29 May 2019

Ruatoria's guardian of NZ's rarest plants

From Nine To Noon, 10:17 am on 29 May 2019

Ruatoria's Graeme Atkins is a keen bushman, he knows his way around the Raukumara Ranges and is constantly working to protect and nurture the flora of the Gisborne region.

The East Coast DOC ranger says the spread of pests and in particular deer has seen underlying vegetation stripped, which has severe implications for a delicately balanced ecosystem.

It’s a love affair between Atkins and the land that comes from his whakapapa, he says.

“On my Mum and Dad’s side, there’s a common thread there, if I go back three great grandfathers, they were both whalers…they were products of their time, in their day they probably thought the resource was boundless, no end, but we know different.

“Another one of my ancestors on my Mum’s side, he was a tohunga, and his speciality was the medicinal sides of the plants so I like to credit him with my interest in plants and such.”

His passion for rongoā Māori stems from his early years with one of his grandmothers, who would teach him about plants and their uses. As he got older, he would go out and collect plants for her.

Over the past 25 years, he’s worked with people from a range of disciplines and has learnt from them, while passing on his traditional knowledge.

Going away from home, first to boarding school and then on his OE, Atkins says was crucial in his journey.

“The majority of the males I grew up with, to put it nicely, went off the rails, and I think that I could have easily fallen into that rut.
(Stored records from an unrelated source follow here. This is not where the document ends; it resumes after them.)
$ cat config.mk
export PLATFORM = sky130hd
export DESIGN_NAME = multicycle_controller
export DESIGN_NICKNAME = d
export VERILOG_FILES = /design/src/rtl/multicycle_controller.sv
export SDC_FILE = /design/constraint.sdc
export NUM_CORES = 1
export LEC_CHECK = 0
export CORE_ASPECT_RATIO = 2
export CORE_MARGIN = 2
export CORE_UTILIZATION = 40
export CTS_CLUSTER_SIZE = 14
export DETAILED_ROUTE_END_ITERATION = 6
export PLACE_DENSITY = 0.66
export SYNTH_ARGS = -nofsm -noshare
export SYNTH_HDL_FRONTEND = slang
export SYNTH_SLANG_ARGS = --single-unit
$ cat constraint.sdc
create_clock -name clk -period 3.4 [get_ports clk]
set_clock_uncertainty 0.15 [all_clocks]
set_input_delay 1.02 -clock clk [delete_from_list [all_inputs] [get_ports clk]]
set_output_delay 1.02 -clock clk [all_outputs]
set_load 0.01 [all_outputs]
$ cat src/rtl/multicycle_controller.sv
// Multicycle MIPS-style control unit: fetch/decode/execute FSM with memory-wait
// timeout, sticky fault state, retire pulse and retired-instruction counter.
module multicycle_controller #(
    parameter int unsigned TIMEOUT = 15
) (
    input  logic        clk,
    input  logic        reset,
    input  logic [5:0]  opcode,
    input  logic        zero,
    input  logic        mem_ready,
    output logic        pc_write,
    output logic        ir_write,
    output logic        iord,
    output logic        mem_read,
    output logic        mem_write,
    output logic        reg_write,
    output logic        reg_dst,
    output logic        mem_to_reg,
    output logic        alu_src_a,
    output logic        pc_src,
    output logic [1:0]  alu_src_b,
    output logic [1:0]  alu_op,
    output logic        instr_done,
    output logic        illegal_op,
    output logic        fault,
    output logic [15:0] instr_count,
    output logic [3:0]  state
);

    typedef enum logic [3:0] {
        S_FETCH  = 4'd0,
        S_DECODE = 4'd1,
        S_MEMADR = 4'd2,
        S_MEMRD  = 4'd3,
        S_MEMWB  = 4'd4,
        S_MEMWR  = 4'd5,
        S_EXEC   = 4'd6,
        S_RWB    = 4'd7,
        S_BRANCH = 4'd8,
        S_ADDIEX = 4'd9,
        S_ADDIWB = 4'd10,
        S_FAULT  = 4'd11
    } state_t;

    localparam logic [5:0] OP_RTYPE = 6'h00;
    localparam logic [5:0] OP_LW    = 6'h23;
    localparam logic [5:0] OP_SW    = 6'h2B;
    localparam logic [5:0] OP_ADDI  = 6'h08;
    localparam logic [5:0] OP_BEQ   = 6'h04;
    localparam logic [5:0] OP_BNE   = 6'h05;
    localparam logic [7:0] LP_TIMEOUT = 8'(TIMEOUT);

    state_t      r_state;
    state_t      w_next;
    logic [5:0]  r_opcode;
    logic [7:0]  r_wait;
    logic [15:0] r_count;
    logic        r_fault;
    logic        w_ready;
    logic        w_timeout;
    logic        w_waiting;
    logic        w_retire;

    // mem_ready is masked during reset so no strobe can fire while held in FETCH
    assign w_ready   = mem_ready & ~reset;
    assign w_timeout = (r_wait == LP_TIMEOUT);
    assign w_waiting = (r_state == S_FETCH) || (r_state == S_MEMRD) || (r_state == S_MEMWR);

    assign state       = r_state;
    assign instr_count = r_count;
    assign fault       = r_fault;
    assign instr_done  = w_retire;

    // Next-state and per-state control decode
    always_comb begin
        w_next     = r_state;
        pc_write   = 1'b0;
        ir_write   = 1'b0;
        iord       = 1'b0;
        mem_read   = 1'b0;
        mem_write  = 1'b0;
        reg_write  = 1'b0;
        reg_dst    = 1'b0;
        mem_to_reg = 1'b0;
        alu_src_a  = 1'b0;
        pc_src     = 1'b0;
        alu_src_b  = 2'b00;
        alu_op     = 2'b00;
        illegal_op = 1'b0;
        w_retire   = 1'b0;
        case (r_state)
            S_FETCH: begin
                mem_read  = 1'b1;
                alu_src_b = 2'b01;
                if (w_ready) begin
                    ir_write = 1'b1;
                    pc_write = 1'b1;
                    w_next   = S_DECODE;
                end else if (w_timeout) begin
                    w_next = S_FAULT;
                end else begin
                    w_next = S_FETCH;
                end
            end
            S_DECODE: begin
                alu_src_b = 2'b11;
                case (opcode)
                    OP_RTYPE:      w_next = S_EXEC;
                    OP_LW, OP_SW:  w_next = S_MEMADR;
                    OP_ADDI:       w_next = S_ADDIEX;
                    OP_BEQ, OP_BNE: w_next = S_BRANCH;
                    default: begin
                        illegal_op = 1'b1;
                        w_next     = S_FETCH;
                    end
                endcase
            end
            S_MEMADR: begin
                alu_src_a = 1'b1;
                alu_src_b = 2'b10;
                if (r_opcode == OP_LW) begin
                    w_next = S_MEMRD;
                end else if (r_opcode == OP_SW) begin
                    w_next = S_MEMWR;
                end else begin
                    w_next = S_FAULT;
                end
            end
            S_MEMRD: begin
                mem_read = 1'b1;
                iord     = 1'b1;
                if (w_ready) begin
                    w_next = S_MEMWB;
                end else if (w_timeout) begin
                    w_next = S_FAULT;
                end else begin
                    w_next = S_MEMRD;
                end
            end
            S_MEMWB: begin
                reg_write  = 1'b1;
                mem_to_reg = 1'b1;
                w_retire   = 1'b1;
                w_next     = S_FETCH;
            end
            S_MEMWR: begin
                mem_write = 1'b1;
                iord      = 1'b1;
                if (w_ready) begin
                    w_retire = 1'b1;
                    w_next   = S_FETCH;
                end else if (w_timeout) begin
                    w_next = S_FAULT;
                end else begin
                    w_next = S_MEMWR;
                end
            end
            S_EXEC: begin
                alu_src_a = 1'b1;
                alu_op    = 2'b10;
                w_next    = S_RWB;
            end
            S_RWB: begin
                reg_write = 1'b1;
                reg_dst   = 1'b1;
                w_retire  = 1'b1;
                w_next    = S_FETCH;
            end
            S_BRANCH: begin
                alu_src_a = 1'b1;
                alu_op    = 2'b01;
                pc_src    = 1'b1;
                pc_write  = ((r_opcode == OP_BEQ) & zero) | ((r_opcode == OP_BNE) & ~zero);
                w_retire  = 1'b1;
                w_next    = S_FETCH;
            end
            S_ADDIEX: begin
                alu_src_a = 1'b1;
                alu_src_b = 2'b10;
                w_next    = S_ADDIWB;
            end
            S_ADDIWB: begin
                reg_write = 1'b1;
                w_retire  = 1'b1;
                w_next    = S_FETCH;
            end
            S_FAULT: begin
                w_next = S_FAULT;
            end
            default: begin
                w_next = S_FAULT;
            end
        endcase
    end

    // State register
    always_ff @(posedge clk or posedge reset) begin
        if (reset) begin
            r_state <= S_FETCH;
        end else begin
            r_state <= w_next;
        end
    end

    // Opcode is captured at the end of DECODE for MEMADR and BRANCH
    always_ff @(posedge clk or posedge reset) begin
        if (reset) begin
            r_opcode <= 6'h00;
        end else if (r_state == S_DECODE) begin
            r_opcode <= opcode;
        end
    end

    // Memory-wait counter; any state change clears it, so it restarts on each wait entry
    always_ff @(posedge clk or posedge reset) begin
        if (reset) begin
            r_wait <= 8'd0;
        end else if (w_next != r_state) begin
            r_wait <= 8'd0;
        end else if (w_waiting && !mem_ready) begin
            r_wait <= r_wait + 8'd1;
        end
    end

    // Retired-instruction counter, wraps naturally at 16 bits
    always_ff @(posedge clk or posedge reset) begin
        if (reset) begin
            r_count <= 16'd0;
        end else if (w_retire) begin
            r_count <= r_count + 16'd1;
        end
    end

    // Sticky fault flag, set on the transition into FAULT
    always_ff @(posedge clk or posedge reset) begin
        if (reset) begin
            r_fault <= 1'b0;
        end else if (w_next == S_FAULT) begin
            r_fault <= 1'b1;
        end
    end

endmodule

==> Word level (Yosys, flattened, before mapping) <==
Index checks and enable logic that the tools add are counted.
{ "totals": {"out_inout_bits": 37, "inputBits": 10, "word_cells": 79, "regBits": 35} }
{ "op_classes": {"bitwise": 6, "eq_ne": 22, "n_addsub": 2, "reduce_logical": 16, "n_mux": 28} }
{ "ops": {"columns": ["cell", "n"], "rows": [
  ["$mux 4", 8],
  ["$pmux 4 s8", 1],
  ["$eq 6x3->1 const B", 4],
  ["$eq 6x6->1 const B", 4],
  ["$add 16x1->16 const B", 1],
  ["$eq 4x3->1 const B", 4],
  ["$eq 4x4->1 const B", 4],
  ["$mux 8", 2],
  ["$pmux 4 s4", 1],
  ["$mux 1", 12],
  ["$reduce_or 2->1", 5],
  ["$add 8x1->8 const B", 1],
  ["$eq 4x2->1 const B", 2],
  ["$eq 8x4->1 const B", 1],
  ["$reduce_or 4->1", 2],
  ["$eq 6x4->1 const B", 1],
  ["$logic_not 6->1", 1],
  ["$pmux 2 s3", 1],
  ["$reduce_or 6->1", 1],
  ["$eq 4x1->1 const B", 1],
  ["$logic_not 4->1", 1],
  ["$ne 4x4->1", 1],
  ["$pmux 1 s2", 2],
  ["$pmux 2 s2", 1],
  ["other kinds (8)", 12]
]} }

==> Depth between registers and ports, before layout <==
{ "depth": {"depth_word": 6, "depth_mapped": 8, "depth_no_buf": 7} }

==> Worst setup path before layout <==
No wires, ideal clock.
{ "synth_timing": {"path_kind": "input -> output", "start": "input mem_ready", "end": "output instr_done", "path_buffers": 0, "path_slack_ns": 0.394, "cell_stages": 4, "required_time_ns": 2.230, "arrival_time_ns": 1.836, "cell_sequence": "nor2b_1 o21a_1 o21ai_0 nand2_1"} }
{ "synth_between": {"elab_chain_cells": 3} }
{ "synth_lines": {"columns": ["item", "line", "text"], "rows": [
  ["from (decl)", "10", "input logic mem_ready,"],
  ["$and 1x1->1", "65", "assign w_ready = mem_ready & ~reset;"],
  ["$mux 1", "149", "if (w_ready) begin"],
  ["$pmux 1 s2", "91", "case (r_state)"],
  ["to (decl)", "23", "output logic instr_done,"]
]} }
Every way passes these cells.

==> Worst setup path after layout <==
{ "layout_timing": {"start": "input opcode[3]", "end": "output illegal_op"} }
{ "layout_between": {"elab_chain_cells": 4, "elab_cells_between_ends": 9, "classes_between": "5 x eq/ne; 2 x mux; 2 x reduce/logical"} }
{ "layout_lines": {"columns": ["item", "line", "text"], "rows": [
  ["from (decl)", "8", "input logic [5:0] opcode,"],
  ["$eq 6x3->1 (tied with other cells)", "107", "case (opcode)"],
  ["$reduce_or 6->1 (no line) *", null, null],
  ["$mux 1 *", "107", null],
  ["$mux 1 *", "91", null],
  ["to (decl)", "24", "output logic illegal_op,"]
]} }
Every way passes the cells marked *; elsewhere a longest branch is shown, timed or not.

==> impl_metrics.toml <==
[power_and_ir_drop]
combPwrFrac_pct = 5.7
ir_drop_mv = 0.367
switching_share_pct = 23.2
clock_power_share_pct = 39.1
switchingPower_uw = 175
leakage_uw = 0.00131
power_density_nw_per_um2 = 259
power.internal_uw = 579
pwr-share-seq_pct = 55.2

[layout]
nFillCells = 491
n_antenna_cell = 0
drive_gt1_share_pct = 20.6
areaGrowthSynthToFinish_pct = 39.0
final_nets = 312
layoutNonFillerInstCount = 359
utilization_pct = 57.2

[sta]
period_share_pct = 97.5
max_slew_margin_pct = 66.9
fmax_mhz = 302
rsz0062_at_grt = "no"
final_max_slew_viol_count = 0
setup_violations = 0
final_hold_viol_count = 0
period_minus_slack_ns = 3.31
tightest_slew_ns = 0.495

[floorplanning]
start_util_pct = 41.1
die-area_um2 = 5870
ios = 47
die-width_um = 55.2
chipHeight_um = 106
rows = 37
core_area_um2 = 5090

[logic_synthesis]
ys_warn_count = 0
synth-edff-count = 0
ys_ff_latch = 35
synth_area_um2 = 2090
synth_area_per_cell_um2 = 9.11
async_reset_ff_share_pct = 100
syn_inst = 230
yosysSeqAreaShare_pct = 41.8
ys_types = 49
synth_flop_cell = "dfrtp_1"
syn_nets = 242

[cts]
ctsHoldBuffers = 0
cts_root_buffer = "clkbuf_8"
clk_latency_ns = 0.28
cts_buffer_depth = 2
clkTransAtPathRegs_ns = 0.08
htreeDepth = 2
cts_tree = "done"
cts_sinks = 35
cts-buffers-inserted = 5

[critical_path]
cp-end-kind = "primary output"
critPathMaxFanout = 4
r2r_slack_ns = 0.59
crit_path_start_kind = "primary input"
critPathKind = "in -> out"
crit_required_ns = 2.23
arrival_ns = 2.14

[run_status]
status = "complete, no violations"

[place]
place_hpwl_mm = 4.02
dp.cells = 351
portBuffers = 46
gp_congestion = 0.889

[routing]
drtIter0Drc = 37
via_per_inst = 5.42
firstDrtPassIters = 4
totalWireLength_mm = 5.28
drc = 0
wl_per_cell_um = 14.7
vias = 1946
ant_nets = 0

[global_route]
grt_pass1_vias = 1994
grt_overflow = 0
grt_pass1_wl_mm = 8.94
grt_max_degree = 36
antenna_found_initial = 0
track_usage_pct = 20.3

[worst_hold_path]
hold_class = "reg -> reg"

[flow_run]
maxCapViolCount = 0
==> cell type report <==
class	instances	area [um^2]	share of cell area, %
clock buffers	5	68.8	2.36
clock inverters	3	20.0	0.688
inverters	7	26.3	0.902
multi-input cells	178	1190	40.9
flip-flops and latches	35	878	30.2
well taps	58	72.6	2.49
repair buffers	73	656	22.5
==> cells in the mapped netlist (all sizes together) (5+ instances only) <==
cell type / instances / share of area [%]
nand2: 37 / 6.6
dfrtp: 35 / 42
nor3: 16 / 4.1
xnor2: 13 / 5.4
xor2: 12 / 5.0
nor2: 11 / 2.0
nand3: 9 / 2.2
buf: 8 / 2.0
nand4: 8 / 2.4
a21oi: 7 / 1.7
inv: 7 / 1.3
o21ai: 7 / 1.7
and3: 6 / 1.9
nor2b: 5 / 1.5
==> cell usage in the layout, fill, tap and decap left out, types with 5 or more instances in the layout <==
cell type | synthesis | final
a21oi_1 | 7 | 7
and3_1 | 5 | 5
buf_4 | 1 | 27
clkbuf_8 | 0 | 5
clkdlybuf4s50_1 | 0 | 34
dfrtp_1 | 35 | 33
dlygate4sd2_1 | 0 | 8
inv_1 | 7 | 7
nand2_1 | 37 | 36
nand3_1 | 9 | 9
nand4_1 | 8 | 8
nor2_1 | 11 | 9
nor3_1 | 15 | 14
xnor2_1 | 13 | 13
xor2_1 | 12 | 12
==> worst paths after layout <==
check | from | to | cells after the start
max | opcode[3] | illegal_op | 5
max reg2reg | r_wait[0]$_DFFE_PP0P_ | r_wait[5]$_DFFE_PP0P_ | 8
min | instr_count[15]$_DFFE_PP0P_ | instr_count[15]$_DFFE_PP0P_ | 1
min in group asynchronous | reset | r_opcode[2]$_DFFE_PP0P_ | 3
min reg2reg | instr_count[15]$_DFFE_PP0P_ | instr_count[15]$_DFFE_PP0P_ | 1
max in group asynchronous | reset | state[1]$_DFF_PP0_ | 3
==> flip-flops by register name (all words and copies together) (netlist names) <==
register / flops
state: 4
r_opcode: 6
fault: 1
r_wait: 8
instr_count: 16
==> per-layer routing <==
metal  GRT usage (%)  vias to the layer above  routed length (um)
met5               0                        -                   0
met4            7.84                        0                  99
met3            2.53                        6                 158
met2            35.7                       37                2980
met1            23.6                      953                2040
li1                -                      950                   -
==> per-stage QoR <==
| step | TNS, ns | cell area (um^2) | total power (uW) | hold slack [ns] | setup slack, ns |
|---|---|---|---|---|---|
| 2_1_floorplan | 0 | 2090 | 436 | 0.309 | 0.394 |
| 3_3_place_gp | -1.35 | 2780 | 465 | 0.309 | -0.453 |
| 3_5_place_dp | -1.58 | 2780 | 466 | 0.313 | -0.440 |
| 4_1_cts | -0.0776 | 2880 | 762 | 0.330 | -0.0481 |
| 5_1_grt | 0 | 2910 | 788 | 0.349 | 0.0185 |
| 6_report | 0 | 2910 | 754 | 0.324 | 0.0856 |
==> cells by family after synthesis <==
group,share of synthesized area [%]
adders and majority gates,1.19
DFF,41.8
xor gates and xnor gates,10.5
and+or+nand+nor,28.2
muxes,1.55
buffers and inverters,3.58
AOI/OAI and AO/OA,13.2
==> what timing repair did <==
action,CTS,global route
endpoints found under the setup margin,4,6
resized for setup,18,12
pin swaps,3,2
setup buffers,0,0
==> critical path: stages <==
cell	delay, ns
dlygate4sd2_1	0.29
nor4_4	0.30
o21ai_1	0.08
and3_1	0.18
dlygate4sd2_1	0.28
==> power groups by stage <==
stage	Sequential (uW)	Clock [uW]	Combinational [uW]
global placement	424	0	41.3
global route	416	325	47.0
detailed placement	424	0	41.9
CTS	416	304	41.2
finish	416	295	42.8
floorplan	424	0	12.2
(Power assumes the default switching activity.)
Being sent away, to boarding school especially, you get out of your comfort zone and there’s a bigger, wider world. I was lucky enough to have, from my European ancestors likely, the roaming gene and spent some time overseas, got to see how others live…and how lucky we are here.”

Atkins made a deal with one of the men on the East Coast who shares a similar whakapapa to his papa; he would get given a shopping list of roots and bark and leaves, and in return would be taught about the medicinal properties of plants.

“He was just as happy to see me as I was to see him, because he was in his late 80s then.” 

A lot of the work Atkins does is remote and isolated.

“Nobody really sees it, especially in the Raukumara Ranges because there’s no roads in there and nobody really gets to see what’s happening. I’ve had 25 years service this year and during that time period we’ve pretty much monitored things vanishing and why we monitor, we can prove that something's having and affect, we can apply for funding to try and fix the affect, it’s been really depressing actually, watching things vanishing.”

Last year Atkins took a group of 16 Ngāti Porou locals through to see things for themselves.

“We did an over nighter, we all slept in there, and they were all waiting for the dawn chorus and there was no dawn chorus, for the two days we were in there, we never saw no kererū, we saw no tui, no bellbirds and they’re sort of stable in the coastal country out here but they’re no longer out here.”

There hasn’t been a dawn chorus for more than five years, he says.

Having read a few books about ecology, Atkins says you see things that wouldn’t even register with the average person. “Basically, it’s death by a thousand cuts.”

The Kaka Beak, for example, is down to only 100 plants because they’re being eaten by things like deer and plant pests the Passion Vine Hopper and the Green Vegetable Bug. “They’re sap suckers and what that means is that get any number of them on plants and they’ll do enough damage by sucking the sap out of them.”

The changes happening; high pest numbers, weeds spreading into new areas, are probably going to became permanent, he says.

“It just means future generations are not going to have the luxury of things that we probably take for granted now, they’re not going to be able to experience them.”